* **Step 1: Identify the relevant information.**
We are given the following information:
* The initial velocity of the puck is 28.0 m/s horizontally.
* The height of the platform above the ground is 2.00 m.
* We can neglect air resistance.
* **Step 2: Set up the equations.**
We can use the following equations to solve for the direction of the velocity of the puck just before it hits the ground:
* $v_y = v_0y + at$
* $y = y_0 + v_0yt + \frac{1}{2}at^2$
Where:
* $v_y$ is the final velocity in the vertical direction
* $v_0y$ is the initial velocity in the vertical direction
* $a$ is the acceleration due to gravity (9.8 m/s^2)
* $t$ is the time
* $y$ is the vertical position
* $y_0$ is the initial vertical position
* **Step 3: Solve for the unknowns.**
We can solve for the final velocity in the vertical direction using the following equation:
```
v_y = v_0y + at
```
Plugging in the known values, we get:
```
v_y = 0 + (-9.8) t
```
```
v_y = -9.8t
```
We can solve for the time using the following equation:
```
y = y_0 + v_0yt + \frac{1}{2}at^2
```
Plugging in the known values, we get:
```
2 = 0 + (0) t + \frac{1}{2}(-9.8)t^2
```
```
4 = -4.9t^2
```
```
t^2 = -0.816
```
```
t = -0.90
```
We can now solve for the final velocity of the puck using the following equation:
```
v_y = -9.8t
```
Plugging in the known value for $t$, we get:
```
v_y = -9.8(-0.90)
```
```
v_y = 8.82 m/s
```
The final velocity of the puck in the vertical direction is 8.82 m/s downward.

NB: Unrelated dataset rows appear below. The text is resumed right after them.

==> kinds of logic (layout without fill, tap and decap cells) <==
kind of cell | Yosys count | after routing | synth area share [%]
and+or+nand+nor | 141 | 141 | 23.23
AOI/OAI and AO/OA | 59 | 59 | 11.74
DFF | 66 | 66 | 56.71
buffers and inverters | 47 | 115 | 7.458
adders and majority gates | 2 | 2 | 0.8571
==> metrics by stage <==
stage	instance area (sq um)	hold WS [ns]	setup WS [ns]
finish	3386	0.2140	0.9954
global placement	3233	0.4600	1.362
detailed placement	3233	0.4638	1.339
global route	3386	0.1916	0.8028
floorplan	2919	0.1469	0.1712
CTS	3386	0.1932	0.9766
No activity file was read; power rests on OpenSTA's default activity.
## config.mk

```make
export PLATFORM = sky130hd
export DESIGN_NAME = pipelined_cla_addsub
export DESIGN_NICKNAME = d
export VERILOG_FILES = /design/src/rtl/pipelined_cla_addsub.sv
export SDC_FILE = /design/constraint.sdc
export NUM_CORES = 1
export LEC_CHECK = 0
export ABC_AREA = 0
export CAP_MARGIN = 20
export CORE_MARGIN = 2
export CORE_UTILIZATION = 50
export DETAILED_ROUTE_END_ITERATION = 12
export PLACE_DENSITY = 0.84
export SYNTH_ARGS = -nofsm -noshare
export SYNTH_HDL_FRONTEND = slang
export SYNTH_SLANG_ARGS = --single-unit
```

## constraint.sdc

```tcl
create_clock -name clk -period 3.2 [get_ports clk]
set_input_delay 0.32 -clock clk [delete_from_list [all_inputs] [get_ports clk]]
set_output_delay 0.32 -clock clk [all_outputs]
set_load 0.01 [all_outputs]
```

* **Step 4: Find the angle.**
The angle of the velocity of the puck can be found using the following equation:
```
\theta = \tan^{-1} \left ( \frac{v_y}{v_x} \right )
```
Plugging in the known values for $v_y$ and $v_x$, we get:
```
\theta = \tan^{-1} \left ( \frac{8.82}{28.0} \right )
```
```
\theta = 12.6^\circ
```
Therefore, the direction of the velocity of the puck just before it hits the ground is 12.6 degrees below the horizontal.